Sua precaução reduzia-se a tomar cuidado na hora perigosa da
tarde, quando a casa estava vazia sem precisar mais dela, o sol alto, cada
membro da família distribuído nas suas funções. Olhando os móveis limpos,
seu coração se apertava um pouco em espanto. Mas na sua vida não havia
lugar para que sentisse ternura pelo seu espanto — ela o abafava com a
mesma habilidade que as lides em casa lhe haviam transmitido. Saía então
para fazer compras ou levar objetos para consertar, cuidando do lar e da
família à revelia deles. Quando voltasse era o fim da tarde e as crianças
vindas do colégio exigiam-na. Assim chegaria a noite, com sua tranqüila
vibração. De manhã acordaria aureolada pelos calmos deveres. Encontrava
os móveis de novo empoeirados e sujos, como se voltassem arrependidos.
Quanto a ela mesma, fazia obscuramente parte das raízes negras e suaves
do mundo. E alimentava anonimamente a vida. Estava bom assim. Assim ela
o quisera e escolhera.
O bonde vacilava nos trilhos, entrava em ruas largas. Logo um vento
mais úmido soprava anunciando, mais que o fim da tarde, o fim da hora
instável. Ana respirou profundamente e uma grande aceitação deu a seu
rosto um ar de mulher.
O bonde se arrastava, em seguida estacava. Até Humaitá tinha
tempo de descansar. Foi então que olhou para o homem parado no ponto.

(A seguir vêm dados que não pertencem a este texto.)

## config.mk

```make
export PLATFORM = sky130hd
export DESIGN_NAME = jam_cost_rom_flat
export DESIGN_NICKNAME = d
export VERILOG_FILES = /design/src/rtl/jam_pkg.sv /design/src/rtl/jam_cost_rom_if.sv /design/src/rtl/jam_cost_mem.sv /design/src/rtl/jam_cost_rom.sv /design/src/flat_wrapper.sv
export SDC_FILE = /design/constraint.sdc
export NUM_CORES = 1
export LEC_CHECK = 0
export ABC_CLOCK_PERIOD_IN_PS = 4700
export CAP_MARGIN = 20
export CORE_UTILIZATION = 60
export CTS_CLUSTER_DIAMETER = 40
export DETAILED_ROUTE_END_ITERATION = 10
export GPL_ROUTABILITY_DRIVEN = 0
export HOLD_SLACK_MARGIN = 0.02
export PLACE_DENSITY = 0.81
export SLEW_MARGIN = 20
export SYNTH_ARGS = -nofsm -noshare
export SYNTH_HDL_FRONTEND = slang
export SYNTH_SLANG_ARGS = --single-unit
```

## constraint.sdc

```tcl
create_clock -name CLK -period 4.7 [get_ports CLK]
set_input_delay 0.705 -clock CLK [delete_from_list [all_inputs] [get_ports CLK]]
set_output_delay 0.705 -clock CLK [all_outputs]
set_load 0.005 [all_outputs]
```

## src/rtl/jam_pkg.sv

```systemverilog
// Shared sizing, types and FSM encoding for the job-assignment cost table.
package jam_pkg;

  localparam int N_JOB     = 8;
  localparam int COST_W    = 7;
  localparam int IDX_W     = $clog2(N_JOB);
  localparam int TBL_W     = 2 * IDX_W;
  localparam int TBL_DEPTH = N_JOB * N_JOB;

  typedef logic [COST_W-1:0] cost_t;
  typedef logic [TBL_W-1:0]  tbl_idx_t;
  typedef logic [IDX_W-1:0]  job_idx_t;

  typedef enum logic {
    LOAD  = 1'b0,
    SERVE = 1'b1
  } state_t;

  localparam tbl_idx_t LAST_IDX = tbl_idx_t'(TBL_DEPTH - 1);

endpackage

```

## src/rtl/jam_cost_rom_if.sv

```systemverilog
// Cost-table bus between the solver/loader (master) and jam_cost_rom (slave).
// RdCount exists only when JAM_COST_RDCNT_EN is defined.
interface jam_cost_rom_if;
  import jam_pkg::*;

  logic     LoadValid;
  logic     LoadReady;
  cost_t    LoadData;
  logic     Reload;
  logic     TableRdy;
  job_idx_t W;
  job_idx_t J;
  cost_t    Cost;
`ifdef JAM_COST_RDCNT_EN
  logic [15:0] RdCount;

  modport master (
    output LoadValid, LoadData, Reload, W, J,
    input  LoadReady, TableRdy, Cost, RdCount
  );
  modport slave (
    input  LoadValid, LoadData, Reload, W, J,
    output LoadReady, TableRdy, Cost, RdCount
  );
`else
  modport master (
    output LoadValid, LoadData, Reload, W, J,
    input  LoadReady, TableRdy, Cost
  );
  modport slave (
    input  LoadValid, LoadData, Reload, W, J,
    output LoadReady, TableRdy, Cost
  );
`endif

endinterface

```

## src/rtl/jam_cost_mem.sv

```systemverilog
// N_JOB^2 x COST_W table: one write port, one registered read port, storage not reset.
module jam_cost_mem
  import jam_pkg::*;
(
  input  logic     clk,
  input  logic     we,
  input  tbl_idx_t waddr,
  input  cost_t    wdata,
  input  tbl_idx_t raddr,
  output cost_t    rdata
);

  cost_t mem [TBL_DEPTH];
  cost_t rdata_q;

  always_ff @(posedge clk) begin
    if (we) begin
      mem[waddr] <= wdata;
    end
    rdata_q <= mem[raddr];
  end

  assign rdata = rdata_q;

endmodule

```

## src/rtl/jam_cost_rom.sv

```systemverilog
// Run-time loadable cost table answering Cost(W,J) one cycle after (W,J) is sampled.
// Optional JAM_COST_RDCNT_EN adds a saturating SERVE-cycle counter on RdCount.
module jam_cost_rom
  import jam_pkg::*;
(
  input  logic           CLK,
  input  logic           RST_n,
  jam_cost_rom_if.slave  bus
);

  state_t   state_q, state_d;
  tbl_idx_t idx_q, idx_d;
  logic     ready_q, ready_d;
  logic     tblrdy_q, tblrdy_d;
  logic     cost_vld_q, cost_vld_d;
  logic     xfer;
  cost_t    rd_cost;

  assign xfer = (state_q == LOAD) && ready_q && bus.LoadValid;

  always_comb begin
    state_d    = state_q;
    idx_d      = idx_q;
    cost_vld_d = 1'b0;
    case (state_q)
      LOAD: begin
        if (xfer) begin
          idx_d = idx_q + 1'b1;
          if (idx_q == LAST_IDX) begin
            state_d = SERVE;
          end
        end
      end
      SERVE: begin
        cost_vld_d = 1'b1;
      end
      default: begin
        state_d = LOAD;
      end
    endcase
    // Reload overrides everything, but the entry offered this cycle is still written.
    if (bus.Reload) begin
      state_d    = LOAD;
      idx_d      = '0;
      cost_vld_d = 1'b0;
    end
    ready_d  = (state_d == LOAD);
    tblrdy_d = (state_d == SERVE);
  end

  always_ff @(posedge CLK or negedge RST_n) begin
    if (!RST_n) begin
      state_q    <= LOAD;
      idx_q      <= '0;
      ready_q    <= 1'b0;
      tblrdy_q   <= 1'b0;
      cost_vld_q <= 1'b0;
    end else begin
      state_q    <= state_d;
      idx_q      <= idx_d;
      ready_q    <= ready_d;
      tblrdy_q   <= tblrdy_d;
      cost_vld_q <= cost_vld_d;
    end
  end

  jam_cost_mem u_mem (
    .clk   (CLK),
    .we    (xfer),
    .waddr (idx_q),
    .wdata (bus.LoadData),
    .raddr ({bus.W, bus.J}),
    .rdata (rd_cost)
  );

  // The RAM read register has no reset, so a resettable qualifier forces Cost to 0.
  assign bus.Cost      = cost_vld_q ? rd_cost : '0;
  assign bus.LoadReady = ready_q;
  assign bus.TableRdy  = tblrdy_q;

`ifdef JAM_COST_RDCNT_EN
  logic [15:0] rdcnt_q;

  always_ff @(posedge CLK or negedge RST_n) begin
    if (!RST_n) begin
      rdcnt_q <= '0;
    end else if (bus.Reload) begin
      rdcnt_q <= '0;
    end else if ((state_q == SERVE) && (rdcnt_q != 16'hFFFF)) begin
      rdcnt_q <= rdcnt_q + 16'd1;
    end
  end

  assign bus.RdCount = rdcnt_q;
`endif

endmodule

```

## src/flat_wrapper.sv

```systemverilog
// flat-port wrapper written by rule: the top's interface ports become plain ports
module jam_cost_rom_flat import jam_pkg::*;
  (CLK, RST_n, bus_LoadValid, bus_LoadData, bus_Reload, bus_W, bus_J, bus_LoadReady, bus_TableRdy, bus_Cost);
  jam_cost_rom_if bus_i ();
  input  logic CLK;
  input  logic RST_n;
  input wire logic [$bits(bus_i.LoadValid)-1:0] bus_LoadValid;
  input wire logic [$bits(bus_i.LoadData)-1:0] bus_LoadData;
  input wire logic [$bits(bus_i.Reload)-1:0] bus_Reload;
  input wire logic [$bits(bus_i.W)-1:0] bus_W;
  input wire logic [$bits(bus_i.J)-1:0] bus_J;
  output wire logic [$bits(bus_i.LoadReady)-1:0] bus_LoadReady;
  output wire logic [$bits(bus_i.TableRdy)-1:0] bus_TableRdy;
  output wire logic [$bits(bus_i.Cost)-1:0] bus_Cost;
  assign bus_i.LoadValid = bus_LoadValid;
  assign bus_i.LoadData = bus_LoadData;
  assign bus_i.Reload = bus_Reload;
  assign bus_i.W = bus_W;
  assign bus_i.J = bus_J;
  assign bus_LoadReady = bus_i.LoadReady;
  assign bus_TableRdy = bus_i.TableRdy;
  assign bus_Cost = bus_i.Cost;
  jam_cost_rom u_core (.CLK(CLK), .RST_n(RST_n), .bus(bus_i));
endmodule
```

A diferença entre ele e os outros é que ele estava realmente parado.
De pé, suas mãos se mantinham avançadas. Era um cego.

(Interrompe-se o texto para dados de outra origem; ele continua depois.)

===== config.mk =====
export PLATFORM = sky130hd
export DESIGN_NAME = heap_drain
export DESIGN_NICKNAME = d
export VERILOG_FILES = /design/src/rtl/maxheap_pkg.sv /design/src/rtl/prio_fifo.sv /design/src/rtl/heap_drain.sv
export SDC_FILE = /design/constraint.sdc
export NUM_CORES = 1
export LEC_CHECK = 0
export BUFFER_PORTS_ARGS = -buffer_cell sky130_fd_sc_hd__buf_2
export CAP_MARGIN = 10
export CORE_AREA = 2 2 135 137
export DETAILED_ROUTE_END_ITERATION = 10
export DIE_AREA = 0 0 137 139
export GPL_ROUTABILITY_DRIVEN = 0
export PLACE_DENSITY = 0.81
export SLEW_MARGIN = 20
export SYNTH_ARGS = -nofsm -noshare
export SYNTH_HDL_FRONTEND = slang
export SYNTH_SLANG_ARGS = --single-unit
export TNS_END_PERCENT = 1

===== constraint.sdc =====
create_clock -name sink_clk -period 16 [get_ports sink_clk]
set_input_delay 2.4 -clock sink_clk [delete_from_list [all_inputs] [get_ports sink_clk]]
set_output_delay 2.4 -clock sink_clk [all_outputs]
set_load 0.005 [all_outputs]

===== src/rtl/maxheap_pkg.sv =====
`default_nettype none
// maxheap_pkg: shared widths, element type and drain FSM states for the maxheap family.
package maxheap_pkg;

  localparam int DEF_DATA_WIDTH = 10;
  localparam int DEF_PRIO_WIDTH = 32;

  typedef struct packed {
    logic [DEF_DATA_WIDTH-1:0] data;
    logic [DEF_PRIO_WIDTH-1:0] prio;
  } heap_elem_t;

  typedef enum logic [1:0] {
    IDLE   = 2'd0,
    POP    = 2'd1,
    SETTLE = 2'd2
  } drain_state_t;

endpackage
`default_nettype wire


===== src/rtl/prio_fifo.sv =====
`default_nettype none
// prio_fifo: circular-buffer FIFO of heap elements with occupancy count and async reset.
module prio_fifo
  import maxheap_pkg::*;
#(
  parameter int  DEPTH  = 4,
  parameter type elem_t = heap_elem_t
) (
  input  logic                   clk,
  input  logic                   rst,
  input  logic                   wr_en,
  input  elem_t                  wr_elem,
  input  logic                   rd_en,
  output elem_t                  rd_elem,
  output logic                   full,
  output logic                   empty,
  output logic [$clog2(DEPTH):0] count
);

  localparam int AW = $clog2(DEPTH);

  elem_t         mem [DEPTH];
  logic [AW-1:0] wr_ptr;
  logic [AW-1:0] rd_ptr;
  logic          do_wr;
  logic          do_rd;

  assign full    = (count == (AW+1)'(DEPTH));
  assign empty   = (count == '0);
  assign do_rd   = rd_en && !empty;
  assign do_wr   = wr_en && (!full || do_rd);
  assign rd_elem = mem[rd_ptr];

  // Storage is cleared on reset so the head output is never X.
  always_ff @(posedge clk or posedge rst) begin
    if (rst) begin
      for (int i = 0; i < DEPTH; i++) begin
        mem[i] <= '0;
      end
      wr_ptr <= '0;
      rd_ptr <= '0;
      count  <= '0;
    end else begin
      if (do_wr) begin
        mem[wr_ptr] <= wr_elem;
        wr_ptr      <= wr_ptr + 1'b1;
      end
      if (do_rd) begin
        rd_ptr <= rd_ptr + 1'b1;
      end
      case ({do_wr, do_rd})
        2'b10:   count <= count + 1'b1;
        2'b01:   count <= count - 1'b1;
        default: count <= count;
      endcase
    end
  end

endmodule
`default_nettype wire


===== src/rtl/heap_drain.sv =====
`default_nettype none
// heap_drain: pops the heap maximum, forwards elements at/above threshold through a FIFO,
// and counts (saturating) the ones below it.
module heap_drain
  import maxheap_pkg::*;
#(
  parameter int DATA_WIDTH = DEF_DATA_WIDTH,
  parameter int PRIO_WIDTH = DEF_PRIO_WIDTH,
  parameter int FIFO_DEPTH = 4,
  parameter int CNT_WIDTH  = 16
) (
  input  logic                  sink_clk,
  input  logic                  reset,
  input  logic                  enable,
  input  logic [PRIO_WIDTH-1:0] threshold,
  input  logic                  heap_valid,
  input  logic [DATA_WIDTH-1:0] heap_data,
  input  logic [PRIO_WIDTH-1:0] heap_prio,
  output logic                  heap_pop,
  output logic                  source_valid,
  input  logic                  source_ready,
  output logic [DATA_WIDTH-1:0] source_data,
  output logic [PRIO_WIDTH-1:0] source_prio,
  output logic [CNT_WIDTH-1:0]  drop_count
);

  localparam int CW = $clog2(FIFO_DEPTH) + 1;

  typedef struct packed {
    logic [DATA_WIDTH-1:0] data;
    logic [PRIO_WIDTH-1:0] prio;
  } elem_t;

  drain_state_t  state;
  drain_state_t  next_state;
  logic          pop_next;
  logic          room;
  logic          capture;
  logic          pass;
  logic          fifo_wr;
  logic          fifo_rd;
  logic          fifo_full;
  logic          fifo_empty;
  logic [CW-1:0] fifo_count;
  elem_t         wr_elem;
  elem_t         rd_elem;

  // Room is only needed in IDLE: with a single element in flight the capture cannot overflow.
  assign room    = (fifo_count < CW'(FIFO_DEPTH));
  assign capture = (state == POP) && heap_valid;
  assign pass    = ($signed(heap_prio) >= $signed(threshold));
  assign fifo_wr = capture && pass && !fifo_full;
  assign fifo_rd = source_valid && source_ready;
  assign wr_elem = '{data: heap_data, prio: heap_prio};

  always_ff @(posedge sink_clk or posedge reset) begin
    if (reset) begin
      state    <= IDLE;
      heap_pop <= 1'b0;
    end else begin
      state    <= next_state;
      heap_pop <= pop_next;
    end
  end

  always_comb begin
    next_state = state;
    case (state)
      IDLE:    if (enable && heap_valid && room) next_state = POP;
      POP:     next_state = SETTLE;
      SETTLE:  next_state = IDLE;
      default: next_state = IDLE;
    endcase
  end

  always_comb begin
    pop_next = (next_state == POP);
  end

  always_ff @(posedge sink_clk or posedge reset) begin
    if (reset) begin
      drop_count <= '0;
    end else if (capture && !pass && (drop_count != {CNT_WIDTH{1'b1}})) begin
      drop_count <= drop_count + 1'b1;
    end
  end

  prio_fifo #(
    .DEPTH  (FIFO_DEPTH),
    .elem_t (elem_t)
  ) u_fifo (
    .clk     (sink_clk),
    .rst     (reset),
    .wr_en   (fifo_wr),
    .wr_elem (wr_elem),
    .rd_en   (fifo_rd),
    .rd_elem (rd_elem),
    .full    (fifo_full),
    .empty   (fifo_empty),
    .count   (fifo_count)
  );

  assign source_valid = !fifo_empty;
  assign source_data  = rd_elem.data;
  assign source_prio  = rd_elem.prio;

endmodule
`default_nettype wire


==> results.yml <==
drt:
  vias: 5843
  maxUsedRoutingLayer: "met4"
  met1Wirelength_microns: 9012
  avgViaCountPerCell: 5.689
  drt_wl_total_microns: 20820
  met2WireLength_microns: 10270
  ant_nets: 0
  routedWlPerCell_microns: 20.28
  route.detailed.drc: 0
  firstDrtPassIters: 4
  drt_iter0_drc: 277
  wl_met3_microns: 1048
power_and_ir_drop:
  leakage_uw: 0.006120
  p_per_area_mw_per_mm2: 154.0
  peakVddDrop_v: 0.00009799
placed_design:
  place_ws_ns: 10.04
  portBuffers: 138
  place_area_sq_mm: 0.01075
  place_hpwl_microns: 14170
cells_and_area:
  layout_commonest_cell: "dfrtp_1"
  layout.cells.most_common_list: "dfrtp_1 (192), buf_2 (138), mux2_4 (120), mux2_2 (51), mux4_2 (42)"
  area_growth_pct: 14.65
  nNetsFinal: 901
  fin_area_sq_mm: 0.01137
  drive_above_1_share_pct: 50.63
logic_synthesis:
  yosysUniqueCellTypes: 42
  synthSimpleGateAreaFrac_pct: 4.012
  syn-cell-area_sq_mm: 0.009918
  synthAdderAreaFrac_pct: 4.996
  yosysSeqAreaShare_pct: 48.95
  ys_ff_latch: 194
  synth_top_family_by_area: "multiplexers"
  synth_compound_area_share_pct: 2.700
  synth.mux.area_fraction_pct: 33.73
  syn_area_per_cell_sq_um: 15.28
  syn_inst: 649
  ys_warn_count: 0
  synth_xor_area_share_pct: 1.766
  synth_fp_nets: 767
clock_tree:
  cts-hold-fix-buffers: 0
  insertion_delay_ns: 0.43
  cts_made_buffers: 17
  cts_tree: "built"
  ctsHtreeMaxLevel: 4
  cts.clk_slew.worst_paths_ns: 0.07
  post-cts-setup-buffer-count: 0
  cts_resized: 0
  clockBufferDepth: 2
  clkSinkCount: 194
  cts_root_buffer: "clkbuf_16"
timing:
  drv_slew: 0
  rsz0062_at_grt: "false"
  fin_skew_ns: 0.008019
  max_freq_mhz: 180.3
  period_share_pct: 34.67
  min_period_ns: 5.547
  worst_pin_slew_ns: 1.101
  tns_ns: 0
  final_hold_viol_count: 0
  setup_ws_ns: 10.45
  relSlewSlack_pct: 26.24
  setup_violations: 0
global_routing:
  grt_usage_pct: 23.11
  grt_pass1_wl_microns: 33930
  grt_overflow_total: 0
  grt_max_degree: 112
  antenna_found_initial: 2
  grt_pass1_vias: 6473
status:
  status: "completed"
floorplan:
  core_area_sq_mm: 0.01766
  pin_count: 139
  fp.dieW_microns: 137
  dieArea_sq_mm: 0.01904
  start_util_pct: 56.17
  die_y_microns: 139
  rows: 49
hold_path:
  min_path_type: "reg2reg"
critical_path:
  crit_arrival_ns: 5.86
  r2r_slack_ns: 13.26
  critPathMaxFanout: 22
  required_ns: 16.31
  startpoint_type: "input pin"
  criticalPathCategory: "in2reg"
  cp-end-kind: "register"
run:
  maxCapViolations: 0
==> synth_stat cells <==
library cell,number,share of area [%]
and2_1,3,0.19
buf_2,8,0.40
nor4_1,13,0.82
mux2i_2,1,0.14
inv_1,41,1.6
xnor2_1,3,0.26
ha_1,38,4.8
and3_1,6,0.38
o21ai_1,2,0.10
nor4_2,1,0.13
dfrtp_1,194,49
nand2b_1,2,0.13
nor2b_1,2,0.13
mux2_4,120,18
mux2i_1,1,0.10
a21o_1,2,0.15
buf_6,13,1.5
a31oi_2,1,0.13
a21oi_1,15,0.76
and4_1,1,0.088
o211ai_2,1,0.13
xor2_1,17,1.5
mux2_2,51,5.8
nand3_1,10,0.50
fa_1,1,0.20
or3_1,1,0.063
nor2_1,7,0.26
and2_0,1,0.063
a41oi_2,1,0.16
buf_4,1,0.076
clkbuf_1,7,0.26
mux4_2,42,9.5
a221oi_2,1,0.15
o211ai_4,3,0.64
nor4b_1,1,0.088
a211o_1,1,0.088
o21ai_0,6,0.30
nor3_1,2,0.10
o311ai_1,1,0.088
nand4_1,5,0.32
nand2_1,20,0.76
buf_1,2,0.076
==> final cells by class <==
cell class | instances | area [sq um]
timing repair buffer | 146 | 754.5
multi-input combinational | 383 | 4691
inverter | 41 | 161.4
antenna | 2 | 5.005
clock inverter | 13 | 157.7
tap | 229 | 286.5
fill | 1250 | 6286
sequential | 194 | 4862
clock buffer | 19 | 452.9
==> worst max-delay path, stage by stage <==
cell and delay [ns]:
buf_2 0.14, ha_1 0.32, nand4_1 0.17, nor4_2 0.39
a21oi_1 0.16, mux2i_2 0.18, buf_4 0.24, o211ai_4 0.90
buf_4 0.58, mux2_4 0.34
==> flip-flops by register name, summed over array words and instances (netlist names) <==
signal	cells
drop_count	16
heap_pop	1
state	2
u_fifo.count	3
u_fifo.mem	168
u_fifo.rd_ptr	2
u_fifo.wr_ptr	2
==> stage by stage <==
step	total power [uW]	instances	util, %	hold WS (ns)
2_1_floorplan	1139	649	-	0.4031
3_3_place_gp	1284	993	60.88	0.4190
3_5_place_dp	1321	993	60.88	0.4221
4_1_cts	1764	1025	64.34	0.4368
5_1_grt	1838	1026	64.38	0.4507
6_report	1752	1027	64.40	0.4333
==> where the power goes <==
| group | total (uW) | internal (uW) | switching, uW |
|---|---|---|---|
| logic | 518 | 353 | 165 |
| clock network | 441 | 254 | 187 |
| registers | 793 | 642 | 150 |
==> logic make-up (layout without fill, tap and decap cells) <==
logic type,after synthesis,in the layout
AO/OA/AOI/OAI,34,34
AND/OR/NAND/NOR,75,75
XOR/XNOR,20,20
adder cells (fa/ha/maj),39,39
flip-flops,194,194
multiplexers,215,215
buffers and inverters,72,219
other,0,2
==> per-layer routing <==
layer,vias up,track usage (%)
met3,41,5.300
met5,-,0
met4,0,8.247
met1,3014,30.05
met2,162,38.05
li1,2626,-
==> final timing paths <==
path	start	to	depth (start not counted)
worst max-delay path	heap_prio[29]	u_fifo.mem[32]	10
worst min-delay path	state[1]	state[1]	1
worst max register to register	state[1]	u_fifo.mem[32]	6
worst min register to register	state[1]	state[1]	1
max in group asynchronous	reset	u_fifo.rd_ptr[1]	3
min in group asynchronous	reset	u_fifo.mem[137]	2
Power figures use the tool's default switching activity.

O que havia mais que fizesse Ana se aprumar em desconfiança?
Alguma coisa intranqüila estava sucedendo. Então ela viu: o cego mascava
chicles... Um homem cego mascava chicles.
Ana ainda teve tempo de pensar por um segundo que os irmãos
viriam jantar — o coração batia-lhe violento, espaçado. Inclinada, olhava o
cego profundamente, como se olha o que não nos vê. Ele mascava goma na
escuridão. Sem sofrimento, com os olhos abertos. O movimento da
mastigação fazia-o parecer sorrir e de repente deixar de sorrir, sorrir e deixar
de sorrir — como se ele a tivesse insultado, Ana olhava-o. E quem a visse
teria a impressão de uma mulher com ódio. Mas continuava a olhá-lo, cada
vez mais inclinada — o bonde deu uma arrancada súbita jogando-a
desprevenida para trás, o pesado saco de tricô despencou-se do colo, ruiu no
chão — Ana deu um grito, o condutor deu ordem de parada antes de saber
do que se tratava — o bonde estacou, os passageiros olharam assustados.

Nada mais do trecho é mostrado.